如何使用ddply计算任意列数的内积? [英] How can I calculate an inner product with an arbitrary number of columns using ddply?
问题描述
我想对具有给定数组 W
的数据框中的每一行执行第一个D列的内积。我正在尝试以下内容:
I want to perform an inner product of the first D columns for each row in a data frame with a given array, W
. I am trying the following:
W = (1,2,3);
ddply(df, .(id), transform, inner_product=c(col1, col2, col3) %*% W);
这可以,但是我通常可能有任意数量的列。可以推广上述表达式来处理这种情况吗?
This works but I typically may have an arbitrary number of columns. Can I generalize the above expression to handle that case?
更新:
这是一个更新的示例在评论中:
This is an updated example as asked for in the comments:
libary(kernlab);
data(spam);
W = array();
W[1:3] = seq(1,3);
spamdf = head(spam);
spamdf$id = seq(1,nrow(spamdf));
df_out=ddply(spamdf, .(id), transform, inner_product=c(make, address, all) %*% W);
> W
[1] 1 2 3
> spamdf[1,]
make address all num3d our over remove internet order mail receive will
1 0 0.64 0.64 0 0.32 0 0 0 0 0 0 0.64
people report addresses free business email you credit your font num000
1 0 0 0 0.32 0 1.29 1.93 0 0.96 0 0
money hp hpl george num650 lab labs telnet num857 data num415 num85
1 0 0 0 0 0 0 0 0 0 0 0 0
technology num1999 parts pm direct cs meeting original project re edu table
1 0 0 0 0 0 0 0 0 0 0 0 0
conference charSemicolon charRoundbracket charSquarebracket charExclamation
1 0 0 0 0 0.778
charDollar charHash capitalAve capitalLong capitalTotal type id
1 0 0 3.756 61 278 spam 1
> df_out[1,]
make address all num3d our over remove internet order mail receive will
1 0 0.64 0.64 0 0.32 0 0 0 0 0 0 0.64
people report addresses free business email you credit your font num000
1 0 0 0 0.32 0 1.29 1.93 0 0.96 0 0
money hp hpl george num650 lab labs telnet num857 data num415 num85
1 0 0 0 0 0 0 0 0 0 0 0 0
technology num1999 parts pm direct cs meeting original project re edu table
1 0 0 0 0 0 0 0 0 0 0 0 0
conference charSemicolon charRoundbracket charSquarebracket charExclamation
1 0 0 0 0 0.778
charDollar charHash capitalAve capitalLong capitalTotal type id inner_product
1 0 0 3.756 61 278 spam 1 3.2
上述示例使用数组 W =(1,2,3)$ c $执行前三维的内积c>在 kernlab 包中提供的垃圾邮件数据集。在这里我明确指出了前三个维度为
c(make,address,all)
。
因此 df_out [1,inner_product] = 3.2
。
The above example performs a inner product of the first three dimensions with an array W=(1,2,3)

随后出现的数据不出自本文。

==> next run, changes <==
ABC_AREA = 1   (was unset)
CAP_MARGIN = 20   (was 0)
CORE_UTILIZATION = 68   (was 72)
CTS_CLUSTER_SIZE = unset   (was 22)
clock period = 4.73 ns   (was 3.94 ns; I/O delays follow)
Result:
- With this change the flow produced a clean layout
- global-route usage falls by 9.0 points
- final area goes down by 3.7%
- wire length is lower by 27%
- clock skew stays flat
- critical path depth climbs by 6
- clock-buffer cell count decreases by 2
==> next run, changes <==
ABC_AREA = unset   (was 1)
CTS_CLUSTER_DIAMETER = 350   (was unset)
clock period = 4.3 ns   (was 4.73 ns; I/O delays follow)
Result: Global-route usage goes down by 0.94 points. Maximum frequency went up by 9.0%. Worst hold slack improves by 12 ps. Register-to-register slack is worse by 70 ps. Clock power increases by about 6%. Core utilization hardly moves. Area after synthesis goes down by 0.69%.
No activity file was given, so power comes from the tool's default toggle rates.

of the spam data set available in kernlab package. Here I have explicity specified the first three dimensions as c(make, address, all)
.
Thus df_out[1,"inner_product"] = 3.2
.
而是我要执行内部产品的所有尺寸,而不必列出所有的尺寸。转换为矩阵并返回数据框架似乎是一项昂贵的操作?

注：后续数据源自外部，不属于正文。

## run A
Design ahb_to_apb_bridge, start of the top module:
module ahb_to_apb_bridge
#(
        parameter AHB_AW = 32,
        parameter APB_AW = 32,
        parameter AHB_DW = 32,
        parameter APB_DW = 8,
        parameter FIFO_SIZE = 8
)
(
        HCLK,        
        HRESETn,     
        HADDR,       
        HSIZE,       
        HWDATA,      
        HWRITE,      
        HRDATA,      
        HREADY,      
        HRESP,       
        HSELAPB,     
        PADDR,       
        PSEL,        
        PENABLE,     
        PWRITE,      
        PWDATA,      
        PRDATA,      
        PREADY,      
        PSLVERR      
);
Size in the first run: ~2600 cells after synthesis, ~670 flip-flops, ~160 I/O pins, about 0.028 mm2 of cells after synthesis.
Settings: LEC_CHECK=0, ABC_AREA=1, CAP_MARGIN=20, CORE_ASPECT_RATIO=1.33, CORE_MARGIN=2, CORE_UTILIZATION=72, CTS_CLUSTER_DIAMETER=345, CTS_CLUSTER_SIZE=10, PLACE_DENSITY=0.42, SLEW_MARGIN=20; clock period 2.37 ns.
run.sh (not shown) runs the stock make flow with config.mk's settings and CLKGATE_MAP_FILE=.
In the summary table, run A is marked failed, with error GRT-0232 raised in 5_1_grt.
The inputs of run B differ from those of run A as listed below.
# run A
export LEC_CHECK = 0
export ABC_AREA = 1
export CAP_MARGIN = 20
export CORE_ASPECT_RATIO = 1.33
export CORE_MARGIN = 2
export CORE_UTILIZATION = 72
export CTS_CLUSTER_DIAMETER = 345
export CTS_CLUSTER_SIZE = 10
export PLACE_DENSITY = 0.42
export SLEW_MARGIN = 20
create_clock -name core_clock -period 2.37 [get_ports {HCLK}]
# run B
export LEC_CHECK = 0
export ABC_AREA = 1
export CAP_MARGIN = 20
export CORE_MARGIN = 2
export CORE_UTILIZATION = 72
export CTS_CLUSTER_SIZE = 10
export SLEW_MARGIN = 30
export TNS_END_PERCENT = 10
create_clock -name core_clock -period 2.9 [get_ports {HCLK}]
[summary]
Of run A and run B, none finishes clean. Status(run A) = ERROR, stage = 5_1_grt. Compared with run A, run B shows weighted congestion reported at the end of routability-driven placement that has gone down slightly. Comparing run B against run A, there is no change at all in number of different library cells in the post-synthesis netlist. Taking run A as the reference, in run B simple-gate share of the synthesized area barely changed; number of enable flip-flop cells essentially unchanged; area of the core comparable; post-place instance area lost 2.6%; total cell area reported by yosys after synthesis held steady. Row die outline width: run B higher / run A lower.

Instead I want to perform the inner product over all the dimensions without having to list all the dimensions. The conversion to a matrix and back to a data frame seems to be an expensive operation?
推荐答案
以下应该工作:
- 将每个块转换为矩阵
- 执行矩阵乘法
- 将结果转换为data.frame
代码:
set.seed(1)
df <- data.frame(
id=sample(1:5, 20, replace=TRUE),
col1 = runif(20),
col2 = runif(20),
col3 = runif(20),
col4 = runif(20)
)
W <- c(1,2,3,4)
ddply(df, .(id), function(x)as.data.frame(as.matrix(x[, -1]) %*% W))
结果:
id V1
1 1 4.924994
2 1 5.076043
3 2 7.053864
4 2 5.237132
5 2 6.307620
6 2 3.413056
7 2 5.182214
8 2 7.623164
9 3 5.194714
10 3 6.733229
11 4 4.122548
12 4 3.569013
13 4 4.978939
14 4 5.513444
15 4 5.840900
16 4 6.526522
17 5 3.530220
18 5 3.549646
19 5 4.340173
20 5 3.955517
这篇关于如何使用ddply计算任意列数的内积?的文章就介绍到这了,希望我们推荐的答案对大家有所帮助,也希望大家多多支持IT屋!